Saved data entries

Background: an optimization exercise with open tools, aiming at small area and few clock cycles per item. Do not read the settings as production practice. In this exercise RTL edits were held to simulation tests only and were not proved equivalent to the original. No driver is modelled on the clock port, so clock power and skew are understated where the tree is cut down; a real chip needs a root buffer or a tree. No activity file was given, so power comes from the tool's default toggle rates.

==> flow/design.v <==
module sdram #(parameter FREQ = 50000000) (
  input  logic clk,
  input  logic reset,
  input  logic        read,
  input  logic        write,
  input  logic [1:0]  wr_strb,
  input  logic [25:0] addr,   
  output logic        cmd_ready,
  input  logic [15:0] data_write,
  output logic [15:0] data_read,
  output logic        data_read_val,
  output logic        sdram_cs,         
  output logic [1:0]  sdram_bank,       
  output logic [12:0] sdram_addr,       
  output logic        sdram_ras,        
  output logic        sdram_cas,        
  output logic        sdram_we,         
  input  logic [15:0] sdram_data_in,    
  output logic [15:0] sdram_data_out,   
  output logic        sdram_drive_data  
);
  localparam [2:0] CMD_NOP     = 3'b111;
  localparam [2:0] CMD_ACTIVE  = 3'b011;
  localparam [2:0] CMD_READ    = 3'b101;
  localparam [2:0] CMD_WRITE   = 3'b100;
  localparam [2:0] CMD_PRECHG  = 3'b010;
  localparam [2:0] CMD_AUTOREF = 3'b001;
  localparam [2:0] CMD_MRS     = 3'b000;
  localparam [12:0] MODE = 13'h0223;
  logic        h_chip;
  logic [1:0]  h_bank;
  logic [12:0] h_row;
  logic [9:0]  h_col;
  assign {h_chip, h_bank, h_row, h_col} = addr;
  localparam [13:0] TMR0 = 14'd6818;    
  logic [13:0] tmr;
  logic        init_done;
  logic        ob_v;
  logic [2:0]  ob_bank;     
  logic [12:0] ob_row;
  logic [1:0]  a_cnt;
  logic [1:0]  rd_sh;       
  logic win, seq_cmd;
  assign win = (tmr[13:9] == 5'd0) & tmr[8] & tmr[7] & tmr[5] & tmr[4];
  assign seq_cmd = win & ~tmr[3] & (tmr[2] ^ tmr[1]);
  logic req, hit, do_rd, do_wr, do_pre, do_act, host_ok;
  assign req = read | write;
  assign host_ok = req & init_done & ~win;
  assign hit = ob_v & (ob_bank == {h_chip, h_bank}) & (ob_row == h_row);
  assign do_rd  = host_ok & hit & read & a_cnt[1];
  assign do_wr  = host_ok & hit & write & a_cnt[1] & (rd_sh == 2'b00);
  assign do_pre = host_ok & ~hit & ob_v & (a_cnt == 2'd3);
  assign do_act = host_ok & ~ob_v & ~((a_cnt == 2'd2) & (ob_bank == {h_chip, h_bank}));
  assign cmd_ready = do_rd | do_wr;
  logic [2:0] cmd;
  assign {sdram_ras, sdram_cas, sdram_we} = cmd;
  always_comb begin
    cmd = CMD_NOP;
    if (seq_cmd)
      cmd = ~tmr[2] ? CMD_PRECHG : init_done ? CMD_AUTOREF : CMD_MRS;
    else if (do_pre)
      cmd = CMD_PRECHG;
    else if (do_act)
      cmd = CMD_ACTIVE;
    else if (do_rd)
      cmd = CMD_READ;
    else if (do_wr)
      cmd = CMD_WRITE;
    if (win) begin
      sdram_cs = ~tmr[0];
      sdram_bank = 2'b00;
      sdram_addr = {2'b00, ~tmr[2], MODE[9:0]};    
    end else if (ob_v) begin
      {sdram_cs, sdram_bank} = ob_bank;
      sdram_addr = {wr_strb & {2{write}}, 1'b0, h_col};
    end else begin
      {sdram_cs, sdram_bank} = {h_chip, h_bank};
      sdram_addr = h_row;
    end
  end
  assign sdram_drive_data = do_wr;
  assign sdram_data_out = data_write;
  assign data_read = sdram_data_in;
  assign data_read_val = rd_sh[1];
  always_ff @(posedge clk) begin
    if (reset) begin
      tmr <= TMR0;
      init_done <= 1'b0;
      ob_v <= 1'b0;
      a_cnt <= 2'd3;
      rd_sh <= 2'b00;
    end else begin
      rd_sh <= {rd_sh[0], do_rd};
      if (win & tmr[3]) begin
        tmr <= '0;
        init_done <= 1'b1;
      end else
        tmr <= tmr + 14'd1;
      if (seq_cmd || do_pre)
        ob_v <= 1'b0;
      else if (do_act)
        ob_v <= 1'b1;
      if (do_act)
        a_cnt <= 2'd1;
      else if (do_pre)
        a_cnt <= 2'd2;
      else if (a_cnt != 2'd3)
        a_cnt <= a_cnt + 2'd1;
    end
    if (!ob_v) begin
      ob_bank <= {h_chip, h_bank};
      ob_row <= h_row;
    end
  end
endmodule
Settings: LEC_CHECK=0, CAP_MARGIN=20, CORE_MARGIN=2, CORE_UTILIZATION=40, SLEW_MARGIN=20; clock period 20.0 ns.
standard.sh (not shown) runs the stock make flow with config.mk's settings and CLKGATE_MAP_FILE= SYNTH_SCRIPT=/design/flow/synth_recipe.tcl, a recipe that flattens the netlist after the stock synthesis.
==> flow/flow/run.sh <==
#!/bin/bash
# Standard layout, with port buffers of the smallest buffer cell and a
# clock tree of small buffers without dummy loads.
export BUFFER_PORTS_ARGS="-buffer_cell sky130_fd_sc_hd__buf_1"
export CTS_ARGS="-sink_clustering_enable -repair_clock_nets -dont_use_dummy_load -root_buf sky130_fd_sc_hd__clkbuf_4 -buf_list sky130_fd_sc_hd__clkbuf_4 -sink_clustering_size 40 -sink_clustering_max_diameter 300"
bash standard.sh > standard.log 2>&1
Testbench counts at the start, summed over its fixed seeds: cycles 41,391, items 24,000.
Context: an optimization exercise on an open-source flow, tuned for small area. The choices shown serve that exercise and are no tape-out recipe. Where RTL was checked, it was by simulation tests only, not by an equivalence proof against the original. Only the layout flow was run in runs 1 and 2; the RTL was not checked for function there. No activity file was given, so power comes from the tool's default toggle rates.

--- flow/constraint.sdc ---
create_clock -name core_clock -period 10.0 [get_ports {clk}]
set_input_delay 2.0000 -clock core_clock [delete_from_list [all_inputs] [get_ports {clk}]]
set_output_delay 2.0000 -clock core_clock [all_outputs]
set_load 0.01 [all_outputs]
--- flow/flow/run.sh ---
#!/bin/bash
# Standard layout (the standard.sh), with the port buffers made from the
# smallest buffer cell and a clock tree of smaller buffers.
export BUFFER_PORTS_ARGS="-buffer_cell sky130_fd_sc_hd__buf_1"
export CTS_ARGS="-sink_clustering_enable -repair_clock_nets -dont_use_dummy_load -buf_list {sky130_fd_sc_hd__clkbuf_4} -root_buf sky130_fd_sc_hd__clkbuf_8 -sink_clustering_size 10 -sink_clustering_max_diameter 40"
bash standard.sh > standard.log 2>&1
--- flow/design.v ---
module fifo_latch
    #(parameter W = 46)
    (output logic [W-1:0] data_out,
    output logic loaded,             
    output logic [2:0] fifo_count,   
    output logic fifo_full,
    output logic fifo_half,
    output logic fifo_empty,
    input logic [W-1:0] data_in,
    input logic we,                  
    input logic read_n,
    input logic write_n,             
    input logic clk,
    input logic reset_n);
logic [W-1:0] mem [0:6];
logic [2:0] read_pointer, write_pointer;
logic [3:0] diff;
always_comb begin
    diff = {1'b0, write_pointer} - {1'b0, read_pointer};
    fifo_count = diff[3] ? diff[2:0] + 3'd7 : diff[2:0];
    fifo_full = (fifo_count == 3'd6);
    fifo_half = (fifo_count >= 3'd3);
    fifo_empty = (write_pointer == read_pointer);
end
always_ff @(posedge clk or negedge reset_n)
    if (!reset_n)
        read_pointer <= '0;
    else if (!read_n & !fifo_empty)
        read_pointer <= (read_pointer == 3'd6) ? 3'd0 : read_pointer + 1'b1;
always_ff @(posedge clk or negedge reset_n)
    if (!reset_n)
        write_pointer <= '0;
    else if (!write_n & !fifo_full)
        write_pointer <= (write_pointer == 3'd6) ? 3'd0 : write_pointer + 1'b1;
always_ff @(posedge clk)
    if (we)
        mem[write_pointer] <= data_in;
logic [6:0] rsel;
logic [W-1:0] data_next;
always_comb begin
    for (int i = 0; i < 7; i++)
        rsel[i] = !read_n && (read_pointer == 3'(i));
    data_next = read_n ? data_out : '0;
    for (int i = 0; i < 7; i++)
        data_next = data_next | (mem[i] & {W{rsel[i]}});
end
always_ff @(negedge clk or negedge reset_n)
    if (!reset_n) begin
        data_out <= '0;
        loaded <= 1'b0;
    end else begin
        data_out <= data_next;
        if (!read_n)
            loaded <= 1'b1;
    end
endmodule  
module channel_ctrl
    #(parameter integer WIDTH = 64,
    parameter integer MAIN_FIFO_BITS = 12,
    parameter integer LOCAL_FIFO_DEPTH = 8)
    (output logic [WIDTH-2:0] channel_event,
    output logic [9:0] adc_word,
    output logic fifo_empty,
    output logic triggered_natural,
    output logic csa_reset,
    output logic sample,
    output logic clk_out,
    input logic channel_enabled,
    input logic hit,
    input logic [9:0] dout,
    input logic done,
    input logic [7:0] chip_id,
    input logic [5:0] channel_id,
    input logic [7:0] adc_burst,
    input logic [7:0] adc_hold_delay,
    input logic [31:0] timestamp_32b,
    input logic unsigned [7:0] reset_length,
    input logic enable_dynamic_reset,
    input logic cds_mode,
    input logic mark_first_packet,
    input logic read_local_fifo_n,
    input logic external_trigger,
    input logic cross_trigger,
    input logic periodic_trigger,
    input logic periodic_reset,
    input logic enable_min_delta_adc,
    input logic threshold_polarity,
    input logic [9:0] dynamic_reset_threshold,
    input logic [9:0] digital_threshold,
    input logic [7:0] min_delta_adc,
    input logic fifo_full,
    input logic fifo_half,
    input logic enable_local_fifo_diagnostics,
    input logic channel_mask,
    input logic external_trigger_mask,
    input logic cross_trigger_mask,
    input logic periodic_trigger_mask,
    input logic enable_periodic_trigger_veto,
    input logic enable_hit_veto,
    input logic clk,
    input logic reset_n);
localparam logic [3:0] IDLE = 4'h0,
            SAMPLE = 4'h1,
            GET_RESET_SAMPLE = 4'h2,
            RESET_CSA = 4'h3,
            CONVERT = 4'h4,
            SAR_DONE = 4'h5,
            SAVE_RESET_SAMPLE = 4'h6,
            REQUEST_READOUT = 4'h7,
            TRANSFER_RESET_SAMPLE = 4'h8,
            WAIT_STATE = 4'h9,
            TRANSFER_ADC_CODE = 4'ha;
logic [3:0] State, Next;
function automatic less8;
    input [7:0] a;
    input [7:0] b;
    integer i;
    begin
        less8 = 1'b0;
        for (i = 0; i < 8; i = i + 1)
            less8 = (a[i] ^ b[i]) ? b[i] : less8;
    end
endfunction
function automatic less10;
    input [9:0] a;
    input [9:0] b;
    integer i;
    begin
        less10 = 1'b0;
        for (i = 0; i < 10; i = i + 1)
            less10 = (a[i] ^ b[i]) ? b[i] : less10;
    end
endfunction
logic triggered_external, triggered_cross, triggered_periodic, triggered_channel;
logic [1:0] trigger_type, trigger_type_latched;
logic [7:0] sample_counter;
logic [27:0] ts_latched;
logic [7:0] adc_burst_counter, burst_next;
logic burst_lt, burst_zero;
logic [2:0] wait_counter;
logic [7:0] reset_counter;
logic [8:0] rst_diff;
logic rst_ge0, rst_ge2, rst_more;
logic [9:0] delta_adc;
logic rr_repeat, rr_polarity, delta_small, past_threshold;
logic [9:0] previous_adc_word;
logic first_conversion, periodic_reset_triggered, csa_reset_triggered;
logic csa_reset_flag, last_call, final_conversion, have_reset_sample;
logic write_local_fifo_n;
logic [2:0] local_fifo_count;
logic local_fifo_full, local_fifo_half, loaded;
logic [45:0] q_event, event_in;
logic [8:0] ev_live, ev_held;
logic is_reset_event, we_event;
always_comb clk_out = 1'b0;
always_comb begin
    triggered_natural = hit & ~channel_mask;
    triggered_external = external_trigger & ~external_trigger_mask;
    triggered_cross = cross_trigger & ~cross_trigger_mask;
    triggered_periodic = periodic_trigger & ~periodic_trigger_mask
        & ~(hit & enable_periodic_trigger_veto) & (State == IDLE);
    triggered_channel = triggered_natural | triggered_external
        | triggered_cross | triggered_periodic;
    case ({triggered_natural,triggered_external,
            triggered_cross,triggered_periodic})
        4'b0100: trigger_type = 2'b01;
        4'b0010: trigger_type = 2'b10;
        4'b0001: trigger_type = 2'b11;
        default: trigger_type = 2'b00;
    endcase
end
always_comb begin
    burst_next = adc_burst_counter + 8'd1;
    burst_lt = less8(adc_burst_counter, adc_burst);
    burst_zero = adc_burst_counter == 8'h00;
end
always_comb csa_reset = csa_reset_triggered | csa_reset_flag | periodic_reset_triggered;
always_comb begin
    rst_diff = {1'b0, reset_length} - {1'b0, reset_counter};
    rst_ge0 = ~rst_diff[8];                           
    rst_ge2 = ~rst_diff[8] & (rst_diff[7:1] != 7'd0);  
    rst_more = (reset_length[7:1] != 7'd0)             
        ? (~rst_diff[8] & (rst_diff[7:0] > 8'd2))
        : (reset_counter < {7'h7f, reset_length[0]});
end
always_ff @(posedge clk or negedge reset_n) begin
    if (!reset_n) begin
        csa_reset_flag <= 1'b0;
        reset_counter <= 8'h00;
    end else begin
        if (csa_reset_triggered) begin
            if (rst_ge2)
                csa_reset_flag <= 1'b1;
            reset_counter <= 8'h00;
        end else if (csa_reset_flag) begin
            if (rst_more)
                reset_counter <= reset_counter + 1'b1;
            else begin
                reset_counter <= 8'h00;
                csa_reset_flag <= 1'b0;
            end
        end else
            reset_counter <= 8'h00;
    end
end
always_ff @(posedge clk or negedge reset_n)
    if (!reset_n)
        State <= IDLE;
    else
        State <= Next;
always_comb begin
    case (State)
        IDLE:   if (channel_enabled & triggered_channel) Next = SAMPLE;
                else if (channel_enabled && cds_mode && !have_reset_sample
                        && burst_zero) Next = GET_RESET_SAMPLE;
                else Next = IDLE;
        SAMPLE: if (trigger_type_latched != 2'b00) Next = RESET_CSA;
                else if (less8(sample_counter, adc_hold_delay)) Next = SAMPLE;
                else if (burst_lt) Next = RESET_CSA;
                else if (enable_hit_veto & !hit) Next = IDLE;
                else Next = RESET_CSA;
        GET_RESET_SAMPLE: if (less8(sample_counter, adc_hold_delay)
                            && burst_lt) Next = GET_RESET_SAMPLE;
                else Next = CONVERT;
        RESET_CSA: Next = CONVERT;
        CONVERT: if (done) Next = SAR_DONE;
                else Next = CONVERT;
        SAR_DONE: if (cds_mode && !have_reset_sample && burst_zero)
                    Next = SAVE_RESET_SAMPLE;
                else Next = REQUEST_READOUT;
        SAVE_RESET_SAMPLE: Next = IDLE;
        REQUEST_READOUT: if (!local_fifo_full) begin
                    if (have_reset_sample) Next = TRANSFER_RESET_SAMPLE;
                    else Next = TRANSFER_ADC_CODE;
                end else Next = REQUEST_READOUT;
        TRANSFER_RESET_SAMPLE: Next = WAIT_STATE;
        WAIT_STATE: if (wait_counter >= 3'b100) Next = TRANSFER_ADC_CODE;
                else Next = WAIT_STATE;
        TRANSFER_ADC_CODE: if (!burst_lt || final_conversion) Next = IDLE;
                else Next = SAMPLE;
        default: Next = IDLE;
    endcase
end
always_ff @(posedge clk)
    if (Next == REQUEST_READOUT) begin
        rr_repeat <= (State == REQUEST_READOUT);
        rr_polarity <= threshold_polarity;
    end
always_comb begin
    delta_adc = (adc_word + ~previous_adc_word + {9'b0, rr_polarity})
                ^ {10{~rr_polarity}};
    past_threshold = threshold_polarity ? !less10(adc_word, dynamic_reset_threshold)
                                        : !less10(dynamic_reset_threshold, adc_word);
    delta_small = rr_repeat ? (min_delta_adc != 8'h00)
                            : less10(delta_adc, {2'b00, min_delta_adc});
end
always_ff @(posedge clk)
    if (Next == GET_RESET_SAMPLE)
        ts_latched <= timestamp_32b[27:0];
    else if (Next == RESET_CSA)
        ts_latched <= {mark_first_packet ? first_conversion : timestamp_32b[27],
                       timestamp_32b[26:0]};
always_ff @(posedge clk)
    if (Next == REQUEST_READOUT)
        ev_held <= ev_live;
always_ff @(posedge clk or negedge reset_n) begin
    if (!reset_n) begin
        csa_reset_triggered <= 1'b1;
        periodic_reset_triggered <= 1'b0;
        sample <= 1'b1;
        adc_word <= 10'b0;
        sample_counter <= 8'b0;
        adc_burst_counter <= 8'b0;
        trigger_type_latched <= 2'b0;
        write_local_fifo_n <= 1'b1;
        previous_adc_word <= 10'b0;
        first_conversion <= 1'b1;
        final_conversion <= 1'b0;
        last_call <= 1'b0;
        have_reset_sample <= 1'b0;
        wait_counter <= 3'b0;
    end else begin
        csa_reset_triggered <= 1'b0;
        periodic_reset_triggered <= 1'b0;
        sample <= 1'b0;
        write_local_fifo_n <= 1'b1;
        case (Next)
            IDLE: begin
                sample <= 1'b1;
                adc_burst_counter <= 8'b0;
                trigger_type_latched <= 2'b0;
                adc_word <= 10'b0;
                first_conversion <= 1'b1;
                final_conversion <= 1'b0;
                previous_adc_word <= 10'b0;
                last_call <= 1'b0;
                wait_counter <= 3'b0;
                if (periodic_reset)
                    periodic_reset_triggered <= 1'b1;
            end
            SAMPLE: begin
                adc_word <= 10'b0;
                sample_counter <= sample_counter + 1'b1;
                if (!burst_lt)
                    trigger_type_latched <= trigger_type;
                sample <= 1'b1;
                if (last_call)
                    final_conversion <= 1'b1;
            end
            GET_RESET_SAMPLE: begin
                adc_word <= 10'b0;
                sample_counter <= sample_counter + 1'b1;
            end
            RESET_CSA: begin
                if ((rst_ge0
                        && first_conversion && (adc_burst == 8'h00)
                        && !enable_dynamic_reset && !enable_min_delta_adc)
                    || (burst_next == adc_burst)
                    || final_conversion)
                    csa_reset_triggered <= 1'b1;
            end
            CONVERT: begin
                first_conversion <= 1'b0;
                last_call <= 1'b0;
                sample_counter <= 8'b0;
            end
            SAR_DONE: begin
                adc_word <= dout;
                sample <= 1'b1;
            end
            SAVE_RESET_SAMPLE: begin
                have_reset_sample <= 1'b1;
                sample <= 1'b1;
            end
            REQUEST_READOUT: begin
                sample <= 1'b1;
            end
            TRANSFER_RESET_SAMPLE: begin
                write_local_fifo_n <= 1'b0;
                sample <= 1'b1;
            end
            WAIT_STATE: begin
                have_reset_sample <= 1'b0;
                wait_counter <= wait_counter + 1'b1;
                sample <= 1'b1;
            end
            TRANSFER_ADC_CODE: begin
                previous_adc_word <= adc_word;
                adc_burst_counter <= burst_next;
                if (!less10(adc_word, digital_threshold))
                    write_local_fifo_n <= 1'b0;
                sample <= 1'b1;
                if (final_conversion)
                    last_call <= 1'b0;
                else if (enable_dynamic_reset && past_threshold)
                    last_call <= 1'b1;
                else if (enable_min_delta_adc && delta_small)
                    last_call <= 1'b1;
            end
            default: ;
        endcase
    end
end
always_comb begin
    is_reset_event = (Next == SAVE_RESET_SAMPLE);
    we_event = is_reset_event | (State == TRANSFER_ADC_CODE);
    ev_live[3:0] = enable_local_fifo_diagnostics ? {1'b0, local_fifo_count + 3'd1}
                                                 : ts_latched[27:24];
    ev_live[4] = cds_mode;
    ev_live[6:5] = {fifo_full, fifo_half};
    ev_live[8:7] = {local_fifo_full, local_fifo_half};
    event_in[23:0] = ts_latched[23:0];
    if (is_reset_event) begin
        event_in[27:24] = ev_live[3:0];
        event_in[29:28] = 2'b11;
        event_in[43:42] = ev_live[6:5];
        event_in[45:44] = ev_live[8:7];
    end else begin
        event_in[27:24] = ev_held[3:0];
        event_in[29:28] = {ev_held[4], 1'b0};
        event_in[43:42] = ev_held[6:5];
        event_in[45:44] = ev_held[8:7];
    end
    event_in[39:30] = adc_word;
    event_in[41:40] = trigger_type_latched;
end
fifo_latch fifo_inst (
    .data_out   (q_event),
    .loaded     (loaded),
    .fifo_count (local_fifo_count),
    .fifo_full  (local_fifo_full),
    .fifo_half  (local_fifo_half),
    .fifo_empty (fifo_empty),
    .data_in    (event_in),
    .we         (we_event),
    .read_n     (read_local_fifo_n),
    .write_n    (write_local_fifo_n),
    .clk        (clk),
    .reset_n    (reset_n));
always_comb begin
    channel_event[1:0] = {1'b0, loaded};
    channel_event[9:2] = loaded ? chip_id : 8'h00;
    channel_event[15:10] = loaded ? channel_id : 6'h00;
    channel_event[61:16] = q_event;
    channel_event[62] = loaded;
end
endmodule
--- flow/standard.sh ---
#!/bin/bash
# synth_recipe.tcl (not shown) runs the flow's synth.tcl, then flattens the netlist and writes it again
# the make line also repeats each setting of config.mk as NAME=value (left out here)
make -C /OpenROAD-flow-scripts/flow DESIGN_CONFIG=/design/flow/config.mk WORK_HOME=/design/flow/orfs CLKGATE_MAP_FILE= SYNTH_SCRIPT=/design/flow/synth_recipe.tcl "${@:-finish}"
--- flow/config.mk ---
export PLATFORM = sky130hd
export DESIGN_NAME = channel_ctrl
export DESIGN_NICKNAME = channel_ctrl
export VERILOG_FILES = /design/flow/design.v
export SDC_FILE = /design/flow/constraint.sdc
export NUM_CORES = 4
export LEC_CHECK = 0
export CAP_MARGIN = 20
export CORE_MARGIN = 2
export CORE_UTILIZATION = 40
export SLEW_MARGIN = 20
==> summary.txt, run 1 <==
Route
  – DR iter-0 viols: 927
  – Vias after detailed routing: ~13000
  – DRC: 0
  – WL final: roughly 50 mm
  – Via/cell ratio: around 5.5
  – First drt pass iteration count: 5
  – Routed Antenna Nets: 0
  – Average wire per standard cell: roughly 21 um

Final layout
  – Nets: about 1900
  – Area growth syn-to-layout: 10.7%
  – Most common cell after layout, fill and taps aside: edfxtp_1
  – Non-filler cells, final: approximately 2400
  – Util after Layout: 0.451
  – Most frequent cells in the layout: 361 x edfxtp_1, 201 x buf_1, 144 x nand2_1
  – Ant. Diodes: 0
  – Filler cells: ~4500
  – Share of post-route cells with drive strength above 1: 0.0889

STA
  – Slew Viols, Final: 0
  – Min setup slack post-route: ~1.5 ns
  – Max_slew headroom: 0.324
  – Setup violators final: 0
  – Hold Slack: just over 0.5 ns
  – Hold Vio Cnt, Final: 0
  – RSZ-0062 raised after global routing: no
  – Final clock skew: between 0.1 and 0.15 ns
  – Total negative slack: 0 ns
  – Worst-Margin Slew: roughly 1.0 ns

Clock network
  – Clock sinks: around 480
  – Post-CTS Hold Buffers: 0
  – Skew-Pair Late Insertion Delay: ~0.63 ns
  – Reg clk slew, reported paths: roughly 0.080 ns
  – H-tree levels: 3
  – Num CTS Buffers: 72
  – Post-CTS resize count: 0
  – CTS Root Buffer Type: clkbuf_8
  – CTS tree: yes
  – Clk buf depth: 3
  – Setup bufs post-CTS: 0

Floorplan
  – Row count: just over 80
  – Die Span Y: between 200 and 250 um
  – Starting density of the core: 0.407
  – Boundary Pins: 210
  – DIE AREA: approximately 52000 sq um
  – Core box area: 49100 sq um
  – DIE WIDTH: approximately 230 um

Outcome
  – Outcome: finished clean

Global routing
  – Vias in the first global route: approximately 13000
  – Initial antenna violation count: 4
  – All-Layer GR Usage: 0.198
  – Pin count of the biggest net entering global routing: just under 90
  – First-pass GRT wire length: approximately 77 mm
  – GRT overflow: 0

Synthesis
  – Synthesized cell area: approximately 20000 sq um
  – Yosys cell types: 69
  – Post-Synthesis Cells: ~1500
  – Seq/Total Area, Yosys: 0.687
  – Prevailing post-synth register cell: edfxtp_1
  – Synth async-reset ratio: 0.242
  – Yosys warns: 2
  – EDFF count, synth: 361
  – Synthesized flop and latch total: about 480
  – Mean Syn Cell Area: about 14 sq um

Placed design
  – Port bufs: roughly 200
  – Cells after DPL: between 2000 and 2500
  – Dpl hpwl: between 30 and 40 mm
  – Global placement routability congestion: about 0.91
  – Pre-CTS setup slack: roughly 1.2 ns

Critical path
  – Cell at the slowest stage of the critical path: dfrtn_1
  – Required @ worst endpoint: around 8.0 ns
  – Setup CP Type: reg -> out
  – Cell breakdown of the critical path: and2_1 > buf_1
  – Crit path launch type: flip-flop
  – CP peak stage delay: about 0.6 ns
  – Arr. time, crit path: ~6.5 ns
  – CP endpoint kind: primary output
  – Crit Path Max Fanout: 17

Power
  – Static leakage: roughly 7.4 nW
  – VDD IR max: ~0.00017 V
  – Pwr Density: approximately 260 nW/um^2

Min path
  – HP Class: reg -> reg

Job
  – Number of max-cap violations: 0
## stage by stage
stage,instance area (sq um),total power (W)
6_report,22100,0.00575
5_1_grt,22100,0.00613
4_1_cts,22100,0.00581
3_5_place_dp,21500,0.00482
3_3_place_gp,21500,0.00476
2_1_floorplan,20000,0.00414
## where the power goes
group	switching, W	total, W	leakage [nW]	internal, W
registers	0.000275	0.00286	4.74	0.00259
clock network	0.000617	0.000990	0.355	0.000373
logic	0.00122	0.00190	2.33	0.000678
total	0.00211	0.00575	7.43	0.00364
## routing by layer
| metal | track usage | routed length [um] | part of all wire | vias up |
|---|---|---|---|---|
| met5 | 0 | 54 | 0.0011 | - |
| met4 | 0.0481 | 882 | 0.018 | 8 |
| met3 | 0.0470 | 3540 | 0.070 | 89 |
| met2 | 0.334 | 24500 | 0.49 | 463 |
| met1 | 0.258 | 21200 | 0.42 | 6389 |
| li1 | - | - | - | 5997 |
## kinds of logic (layout without fill, tap and decap cells)
group	Yosys count	after routing	share of synthesized area
DFF	476	476	0.687
and+or+nand+nor	388	388	0.0959
AOI/OAI and AO/OA	341	341	0.120
buffers and inverters	150	370	0.0317
adders and majority gates	60	60	0.0365
xor gates and xnor gates	42	42	0.0184
muxes	19	19	0.0103
other	1	2	0.000188
## path summary, 6_finish.rpt
path	from	cells past startpoint	slack, ns	endpoint
worst max register to register	fifo_inst.read_pointer[2]$_DFFE_PN0P_	7	2.70	fifo_inst.data_out[34]$_DFF_NN0_
worst max-delay path	fifo_inst.loaded$_DFFE_NN0N_	2	1.46	channel_event[5]
min in group asynchronous	reset_n	2	1.90	adc_burst_counter[3]$_DFFE_PN0P_
worst min register to register	wait_counter[0]$_DFFE_PN0P_	1	0.51	wait_counter[0]$_DFFE_PN0P_
worst min-delay path	wait_counter[0]$_DFFE_PN0P_	1	0.51	wait_counter[0]$_DFFE_PN0P_
max in group asynchronous	reset_n	2	2.85	fifo_inst.data_out[39]$_DFF_NN0_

TASK PROMPT: Each line of the entries where the string "activity" occurs should be shown.

WRITTEN RESPONSE:
Background: an optimization exercise with open tools, aiming at small area and few clock cycles per item. Do not read the settings as production practice. In this exercise RTL edits were held to simulation tests only and were not proved equivalent to the original. No driver is modelled on the clock port, so clock power and skew are understated where the tree is cut down; a real chip needs a root buffer or a tree. No activity file was given, so power comes from the tool's default toggle rates.
Context: an optimization exercise on an open-source flow, tuned for small area. The choices shown serve that exercise and are no tape-out recipe. Where RTL was checked, it was by simulation tests only, not by an equivalence proof against the original. Only the layout flow was run in runs 1 and 2; the RTL was not checked for function there. No activity file was given, so power comes from the tool's default toggle rates.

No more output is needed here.